Zurique, 29 de janeiro de 1952.
Prezado senhor,
Muito obrigado por sua
remessa.
Não acredito que o
senhor esteja vendo a situação tão preta assim. Está certo ao dizer que o mundo
de hoje prefere as inovações em massa e que por isso esquecer o vínculo com o
passado, característico de toda cultura. Não se deve recriminar os jovens por causa
disso, pois é perfeitamente compreensível que eles tenham os olhos abertos para
o novo e o impressionante das assim chamadas conquistas culturais. Mas é
preciso considerar também que o verdadeiro tesouro da cultura, nomeadamente a
herança do passado, é apresentado muitas vezes de modo tão enfadonho e
desinteressante que já é um milagre quando alguém se interessa por ele. Para
quem a tradição cultural é apenas conhecimento e simples instrução também não
poderá apresentar o assim dito passado como presente vivo. Enquanto médico, eu
mesmo experimentei como devíamos afastar como traste velho todas as exposições
anteriores da história das religiões, da mitologia e da história em favor das
coisas novas e vivas, e como mais tarde encontrar de novo o acesso ao perdido
quando se reflete sobre o sentido vivo dessas coisas. Para entender os fatos
presentes tive de voltar ao passado mais remoto e desencavar de novo
precisamente aquelas coisas que eu achava estarem definitivamente enterradas no
monte de lixo. Parece-me perfeitamente possível ensinar a história em seu
sentido mais amplo, não como um saber morto, coberto de pó e árido, mas
entendê-la a partir do presente bem vivo. Todas estas coisas deveriam ser
apresentadas como provindas de nossa experiência atual, e não como relíquias
mortas de tempos definitivamente passadas.
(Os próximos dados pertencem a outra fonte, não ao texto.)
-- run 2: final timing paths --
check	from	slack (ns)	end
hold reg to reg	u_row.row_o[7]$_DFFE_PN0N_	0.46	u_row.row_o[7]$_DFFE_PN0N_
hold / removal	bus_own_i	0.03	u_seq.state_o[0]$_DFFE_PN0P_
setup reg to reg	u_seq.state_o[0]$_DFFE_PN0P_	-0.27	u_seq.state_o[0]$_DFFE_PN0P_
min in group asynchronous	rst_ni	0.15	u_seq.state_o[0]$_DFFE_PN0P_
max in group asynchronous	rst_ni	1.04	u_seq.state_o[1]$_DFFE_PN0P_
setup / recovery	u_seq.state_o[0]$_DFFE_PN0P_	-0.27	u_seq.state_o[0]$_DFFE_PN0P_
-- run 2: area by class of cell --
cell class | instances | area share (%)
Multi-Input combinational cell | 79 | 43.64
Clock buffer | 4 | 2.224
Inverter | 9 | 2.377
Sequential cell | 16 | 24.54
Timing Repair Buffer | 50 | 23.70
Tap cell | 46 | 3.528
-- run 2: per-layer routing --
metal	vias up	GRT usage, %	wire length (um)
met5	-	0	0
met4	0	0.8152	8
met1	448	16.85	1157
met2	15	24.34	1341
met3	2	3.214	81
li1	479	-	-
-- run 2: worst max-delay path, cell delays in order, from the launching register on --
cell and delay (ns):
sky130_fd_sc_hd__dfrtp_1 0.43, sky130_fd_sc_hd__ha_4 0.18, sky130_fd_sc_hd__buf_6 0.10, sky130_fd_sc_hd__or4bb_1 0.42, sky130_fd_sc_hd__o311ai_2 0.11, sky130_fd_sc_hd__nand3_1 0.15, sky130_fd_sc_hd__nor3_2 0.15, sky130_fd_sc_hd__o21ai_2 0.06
## src/rtl/gpio_irq_pkg.sv

```systemverilog
package gpio_irq_pkg;
  localparam int STYLE_W       = 3;
  localparam int PINS_PER_BANK = 8;

  typedef enum logic [STYLE_W-1:0] {
    TRIG_LVL_HIGH = 3'd0,
    TRIG_LVL_LOW  = 3'd1,
    TRIG_RISE     = 3'd2,
    TRIG_FALL     = 3'd3,
    TRIG_BOTH     = 3'd4,
    TRIG_OFF      = 3'd7
  } trig_e;
endpackage

```

## src/rtl/gpio_rst_sync.sv

```systemverilog
module gpio_rst_sync (
  input  logic clk,
  input  logic rst_n,
  output logic rst_sync_n
);
  logic [1:0] stage_q;

  always_ff @(posedge clk or negedge rst_n) begin
    if (!rst_n) stage_q <= 2'b00;
    else        stage_q <= {stage_q[0], 1'b1};
  end

  assign rst_sync_n = stage_q[1];
endmodule

```

## src/rtl/gpio_in_sync.sv

```systemverilog
module gpio_in_sync #(
  parameter int WIDTH = 16
) (
  input  logic             clk,
  input  logic             rst_n,
  input  logic [WIDTH-1:0] raw_in,
  output logic [WIDTH-1:0] samp_q,
  output logic [WIDTH-1:0] prev_q
);
  logic [WIDTH-1:0] meta_q;

  // two flops for metastability, one more holding the previous sample
  always_ff @(posedge clk or negedge rst_n) begin
    if (!rst_n) begin
      meta_q <= '0;
      samp_q <= '0;
      prev_q <= '0;
    end else begin
      meta_q <= raw_in;
      samp_q <= meta_q;
      prev_q <= samp_q;
    end
  end
endmodule

```

## src/rtl/gpio_style_regs.sv

```systemverilog
module gpio_style_regs #(
  parameter int NUM_BANKS = 2,
  parameter int BANK_W    = 24,
  parameter int ADDR_W    = 2
) (
  input  logic                        clk,
  input  logic                        rst_n,
  input  logic                        we,
  input  logic [ADDR_W-1:0]           addr,
  input  logic [BANK_W-1:0]           wdata,
  output logic [NUM_BANKS*BANK_W-1:0] style_flat
);
  for (genvar b = 0; b < NUM_BANKS; b++) begin : g_bank
    logic              wr_en;
    logic [BANK_W-1:0] bank_d;
    logic [BANK_W-1:0] bank_q;

    always_comb begin
      wr_en  = we && (addr == ADDR_W'(b));
      bank_d = wdata;
    end

    // reset to all ones: every field at the detection-off code
    always_ff @(posedge clk or negedge rst_n) begin
      if (!rst_n)     bank_q <= '1;
      else if (wr_en) bank_q <= bank_d;
    end

    assign style_flat[b*BANK_W +: BANK_W] = bank_q;
  end
endmodule

```

## src/rtl/gpio_pin_detect.sv

```systemverilog
module gpio_pin_detect
  import gpio_irq_pkg::*;
(
  input  logic               clk,
  input  logic               rst_n,
  input  logic [STYLE_W-1:0] style,
  input  logic               samp,
  input  logic               prev,
  input  logic               clr,
  output logic               pend_q
);
  logic hit;
  logic pend_d;

  always_comb begin
    case (style)
      TRIG_LVL_HIGH: hit = samp;
      TRIG_LVL_LOW:  hit = ~samp;
      TRIG_RISE:     hit = samp & ~prev;
      TRIG_FALL:     hit = ~samp & prev;
      TRIG_BOTH:     hit = samp ^ prev;
      default:       hit = 1'b0;
    endcase
    // a new event outranks a same-cycle clear
    pend_d = hit | (pend_q & ~clr);
  end

  always_ff @(posedge clk or negedge rst_n) begin
    if (!rst_n) pend_q <= 1'b0;
    else        pend_q <= pend_d;
  end
endmodule

```

## src/rtl/gpio_irq_detect.sv

```systemverilog
module gpio_irq_detect
  import gpio_irq_pkg::*;
#(
  parameter int NUM_PINS      = 16,
  parameter int FIRST_IRQ_PIN = 6,
  parameter int ADDR_W        = 2,
  parameter int DATA_W        = 32
) (
  input  logic                clk,
  input  logic                rst_n,
  input  logic [NUM_PINS-1:0] pin_in,
  input  logic                reg_we,
  input  logic [ADDR_W-1:0]   reg_addr,
  input  logic [DATA_W-1:0]   reg_wdata,
  output logic [DATA_W-1:0]   reg_rdata,
  output logic [NUM_PINS-1:0] irq_out
);
  localparam int NUM_BANKS = (NUM_PINS + PINS_PER_BANK - 1) / PINS_PER_BANK;
  localparam int BANK_W    = PINS_PER_BANK * STYLE_W;
  localparam int ADDR_PEND = NUM_BANKS;

  logic                        rst_sync_n;
  logic [NUM_PINS-1:0]         samp_q;
  logic [NUM_PINS-1:0]         prev_q;
  logic [NUM_BANKS*BANK_W-1:0] style_flat;
  logic [NUM_PINS-1:0]         pend_q;
  logic                        clr_wr;
  logic [NUM_PINS-1:0]         clr_vec;
  logic                        sig_unused;

  gpio_rst_sync u_rst (
    .clk        (clk),
    .rst_n      (rst_n),
    .rst_sync_n (rst_sync_n)
  );

  gpio_in_sync #(.WIDTH(NUM_PINS)) u_sync (
    .clk    (clk),
    .rst_n  (rst_sync_n),
    .raw_in (pin_in),
    .samp_q (samp_q),
    .prev_q (prev_q)
  );

  gpio_style_regs #(
    .NUM_BANKS (NUM_BANKS),
    .BANK_W    (BANK_W),
    .ADDR_W    (ADDR_W)
  ) u_style (
    .clk        (clk),
    .rst_n      (rst_sync_n),
    .we         (reg_we),
    .addr       (reg_addr),
    .wdata      (reg_wdata[BANK_W-1:0]),
    .style_flat (style_flat)
  );

  assign clr_wr  = reg_we && (reg_addr == ADDR_W'(ADDR_PEND));
  assign clr_vec = {NUM_PINS{clr_wr}} & reg_wdata[NUM_PINS-1:0];

  for (genvar p = 0; p < NUM_PINS; p++) begin : g_pin
    if (p >= FIRST_IRQ_PIN) begin : g_det
      gpio_pin_detect u_det (
        .clk    (clk),
        .rst_n  (rst_sync_n),
        .style  (style_flat[p*STYLE_W +: STYLE_W]),
        .samp   (samp_q[p]),
        .prev   (prev_q[p]),
        .clr    (clr_vec[p]),
        .pend_q (pend_q[p])
      );
    end else begin : g_none
      assign pend_q[p] = 1'b0;
    end
  end

  assign irq_out = pend_q;

  always_comb begin
    reg_rdata = '0;
    if (reg_addr == ADDR_W'(ADDR_PEND)) begin
      reg_rdata[NUM_PINS-1:0] = pend_q;
    end else begin
      for (int b = 0; b < NUM_BANKS; b++) begin
        if (reg_addr == ADDR_W'(b)) reg_rdata[BANK_W-1:0] = style_flat[b*BANK_W +: BANK_W];
      end
    end
  end

  assign sig_unused = ^{reg_wdata[DATA_W-1:BANK_W], clr_vec[FIRST_IRQ_PIN-1:0],
                        samp_q[FIRST_IRQ_PIN-1:0], prev_q[FIRST_IRQ_PIN-1:0]};
endmodule

```
### src/rtl/aes_fault_gate.sv
module aes_fault_gate #(
  parameter int ADDR_W     = 64,
  parameter int CANON_MSB  = 47,
  parameter int OPND_BYTES = 16,
  parameter int REAL_W     = 16
) (
  input  logic [2:0]        cpu_mode,
  input  logic              cr0_em,
  input  logic              cr0_ts,
  input  logic              cr4_fxsr_en,
  input  logic              aes_present,
  input  logic              lock_pfx,
  input  logic              mem_op,
  input  logic [ADDR_W-1:0] eff_addr,
  input  logic              seg_is_stack,
  input  logic              seg_limit_fault,
  input  logic              page_fault,
  output logic              fault_valid,
  output logic [2:0]        fault_code
);
  localparam int ALIGN_W = $clog2(OPND_BYTES);
  localparam logic [ADDR_W:0] LAST_OFS = (ADDR_W+1)'(OPND_BYTES - 1);

  localparam logic [2:0] F_NONE = 3'd0;
  localparam logic [2:0] F_UD   = 3'd1;
  localparam logic [2:0] F_NM   = 3'd2;
  localparam logic [2:0] F_GP   = 3'd3;
  localparam logic [2:0] F_SS   = 3'd4;
  localparam logic [2:0] F_PF   = 3'd5;

  logic              is_real, is_v86, is_long, is_seg;
  logic              bad_opcode, misalign, real_oob, noncanon;
  logic [ADDR_W:0]   last_ext;
  logic [2:0]        seg_kind;

  function automatic logic canonical(input logic [ADDR_W-1:0] a);
    return (&a[ADDR_W-1:CANON_MSB]) || !(|a[ADDR_W-1:CANON_MSB]);
  endfunction

  assign is_real  = (cpu_mode == 3'd0);
  assign is_v86   = (cpu_mode == 3'd1);
  assign is_long  = (cpu_mode == 3'd4);
  assign is_seg   = !is_real && !is_v86 && !is_long;

  assign bad_opcode = cr0_em || !cr4_fxsr_en || !aes_present || lock_pfx;
  assign misalign   = |eff_addr[ALIGN_W-1:0];
  assign last_ext   = {1'b0, eff_addr} + LAST_OFS;
  assign real_oob   = |last_ext[ADDR_W:REAL_W];
  assign noncanon   = !canonical(eff_addr) || !canonical(last_ext[ADDR_W-1:0]);
  assign seg_kind   = seg_is_stack ? F_SS : F_GP;

  always_comb begin
    fault_code = F_NONE;
    if (bad_opcode)                           fault_code = F_UD;
    else if (cr0_ts)                          fault_code = F_NM;
    else if (mem_op) begin
      if (misalign)                           fault_code = F_GP;
      else if ((is_real || is_v86) && real_oob) fault_code = F_GP;
      else if (is_seg && seg_limit_fault)     fault_code = seg_kind;
      else if (is_long && noncanon)           fault_code = seg_kind;
      else if (!is_real && page_fault)        fault_code = F_PF;
    end
  end

  assign fault_valid = (fault_code != F_NONE);
endmodule


### config.mk
export PLATFORM = sky130hd
export DESIGN_NAME = aes_fault_gate
export DESIGN_NICKNAME = d
export VERILOG_FILES = /design/src/rtl/aes_fault_gate.sv
export SDC_FILE = /design/constraint.sdc
export NUM_CORES = 1
export LEC_CHECK = 0
export BUFFER_PORTS_ARGS = -buffer_cell sky130_fd_sc_hd__buf_4
export CORE_MARGIN = 2
export CORE_UTILIZATION = 40
export DETAILED_ROUTE_END_ITERATION = 10
export PLACE_DENSITY = 0.76
export SYNTH_ARGS = -nofsm -noshare
export SYNTH_HDL_FRONTEND = slang
export SYNTH_SLANG_ARGS = --single-unit
### constraint.sdc
create_clock -name vclk -period 3.8
set_input_delay 0.19 -clock vclk [all_inputs]
set_output_delay 0.19 -clock vclk [all_outputs]
set_load 0.02 [all_outputs]
# ---- After elaboration in Yosys (flattened, before gate mapping)
# Index checks and enable logic that the tools add are counted.
dict set report word_totals {
  register_bits 0
  output_inout_bits 4
  input_bits 76
  wordCells 42
}
dict set report classes {
  n_reduce_logical 30
  n_addsub 1
  eq_ne 2
  n_mux 9
}
# op n
set op_table {}
lappend op_table {{adder 64 x 4 -> 65 bit (second input constant)} 1}
lappend op_table {{OR reduction 49 bit} 1}
lappend op_table {{AND reduction 17 bit} 2}
lappend op_table {{OR reduction 17 bit} 2}
lappend op_table {{2-to-1 mux 3 bit} 9}
lappend op_table {{zero test 1 bit} 9}
lappend op_table {{logical OR 1 bit} 7}
lappend op_table {{logical AND 1 bit} 6}
lappend op_table {{OR reduction 4 bit} 1}
lappend op_table {{== test 3 x 1 -> 1 bit (second input constant)} 1}
lappend op_table {{== test 3 bit (second input constant)} 1}
lappend op_table {{zero test 3 bit} 1}
lappend op_table {{nonzero test 3 bit} 1}

# ---- Logic depth before layout (Yosys ltp)
# Gate-level depths: netlist (run 1).
dict set report logic_depth {
  depth_word 15
  depth_mapped 12
  ltp_nobuf 11
}

# ---- Least setup slack after synthesis (run 1)
# Ideal clock, no wire load.
dict set report synth_timing {
  path_type {in2out}
  from {input eff_addr[13]}
  to {output fault_valid}
  path_stages 11
  path_buffers 0
  required_time_ns 3.610
  path_slack_ns 0.537
  arrival_ns 3.073
  path_cell_list {nand3_2 -> or3_1 -> or4_4 -> nor3_1 -> mux2i_1 -> nand4_1 -> or3_1 -> a21boi_2 -> mux2i_1 -> a21oi_2 -> nand3b_1}
}
dict set report synth_via {
  elab_chain_cells 15
  word_cells_on_any_way 18
  cone_classes {add/sub: 1; mux: 7; reduce/logical: 10}
}
# element line_no
set synth_lines {}
lappend synth_lines {{start, declared} 14} ;# input logic [ADDR_W-1:0] eff_addr,
lappend synth_lines {{adder 64 x 4 -> 65 bit *} 47} ;# assign last_ext = {1'b0, eff_addr} + LAST_OFS;
lappend synth_lines {{OR reduction 17 bit} 37} ;# return (&a[ADDR_W-1:CANON_MSB]) || !(|a[ADDR_W-1:CANON_MSB]);
lappend synth_lines {{zero test 1 bit} 37}
lappend synth_lines {{logical OR 1 bit} 37}
lappend synth_lines {{zero test 1 bit} 49} ;# assign noncanon = !canonical(eff_addr) || !canonical(last_ext[ADDR_W-1:0]);
lappend synth_lines {{logical OR 1 bit} 49}
lappend synth_lines {{logical AND 1 bit} 60} ;# else if (is_long && noncanon) fault_code = seg_kind;
lappend synth_lines {{2-to-1 mux 3 bit} 60}
lappend synth_lines {{2-to-1 mux 3 bit} 59} ;# else if (is_seg && seg_limit_fault) fault_code = seg_kind;
lappend synth_lines {{2-to-1 mux 3 bit *} 58} ;# else if ((is_real || is_v86) && real_oob) fault_code = F_GP;
lappend synth_lines {{2-to-1 mux 3 bit *} 57} ;# if (misalign) fault_code = F_GP;
lappend synth_lines {{2-to-1 mux 3 bit *} 56} ;# else if (mem_op) begin
lappend synth_lines {{2-to-1 mux 3 bit *} 55} ;# else if (cr0_ts) fault_code = F_NM;
lappend synth_lines {{2-to-1 mux 3 bit *} 54} ;# if (bad_opcode) fault_code = F_UD;
lappend synth_lines {{net fault_code[2]} 19} ;# output logic [2:0] fault_code
lappend synth_lines {{nonzero test 3 bit *} 65} ;# assign fault_valid = (fault_code != F_NONE);
lappend synth_lines {{end, declared} 18} ;# output logic fault_valid,
# The timed path passes the listed nets; every way through them passes the cells marked *.

# ---- Worst setup path in the final report (run 1)
dict set report layout_timing {
  from {input eff_addr[7]}
  to {output fault_valid}
}
dict set report layout_via {
  elab_chain_cells 15
  word_cells_on_any_way 18
  cone_classes {add/sub: 1; mux: 7; reduce/logical: 10}
}
# element line_no
set layout_lines {}
lappend layout_lines {{adder 64 x 4 -> 65 bit *} 47}
lappend layout_lines {{OR reduction 17 bit} 37}
lappend layout_lines {{zero test 1 bit} 37}
lappend layout_lines {{logical OR 1 bit} 37}
lappend layout_lines {{zero test 1 bit} 49}
lappend layout_lines {{logical OR 1 bit} 49}
lappend layout_lines {{logical AND 1 bit} 60}
lappend layout_lines {{2-to-1 mux 3 bit} 60}
lappend layout_lines {{2-to-1 mux 3 bit} 59}
lappend layout_lines {{2-to-1 mux 3 bit *} 58}
lappend layout_lines {{2-to-1 mux 3 bit *} 57}
lappend layout_lines {{2-to-1 mux 3 bit *} 56}
lappend layout_lines {{2-to-1 mux 3 bit *} 55}
lappend layout_lines {{2-to-1 mux 3 bit *} 54}
lappend layout_lines {{nonzero test 3 bit *} 65}
# Every way passes the cells marked *; elsewhere a longest branch is shown, timed or not.
--- src/rtl/aio_pkg.sv ---
package aio_pkg;
   // Register offsets; the bench and the brief rely on these values.
   localparam int OFS_P1    = 0;
   localparam int OFS_P2    = 1;
   localparam int OFS_BIDIR = 2;
   localparam int OFS_MISC  = 3;
   localparam int OFS_SVC   = 4;
   localparam int OFS_DIP1  = 5;
   localparam int OFS_DIP2  = 6;
   localparam int OFS_BANK  = 7;
   localparam int OFS_CTL   = 8;

   localparam int CTL_W = 3;

   typedef struct packed {
      logic vid2_en;   // bit 2
      logic show;      // bit 1, ORed into blank
      logic drive;     // bit 0, connector direction
   } ctl_t;
endpackage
Isto constitui certamente uma tarefa
difícil e de responsabilidade para o professor, mas é exatamente para isso que
ele é professor.
É sempre útil uma
formação mais ampla, além da especializada. Nunca lamentei conhecer coisas além
da minha especialidade. Muito pelo contrário! As inovações nunca provêm do
conhecimento superssofisticado e especializado, mas de um conhecimento de
assuntos colaterais que nos fornecem novos pontos de vista. Um horizonte mais
amplo beneficia a cada um e é mais natural ao espírito humano do que um saber
especializado, que leva a um desfiladeiro mental.
Com elevada
consideração,
C. G. Jung
JUNG, C. G. Cartas:
1946-1955. Vol. 2. Petrópolis: Vozes, 2002, p. 211-212.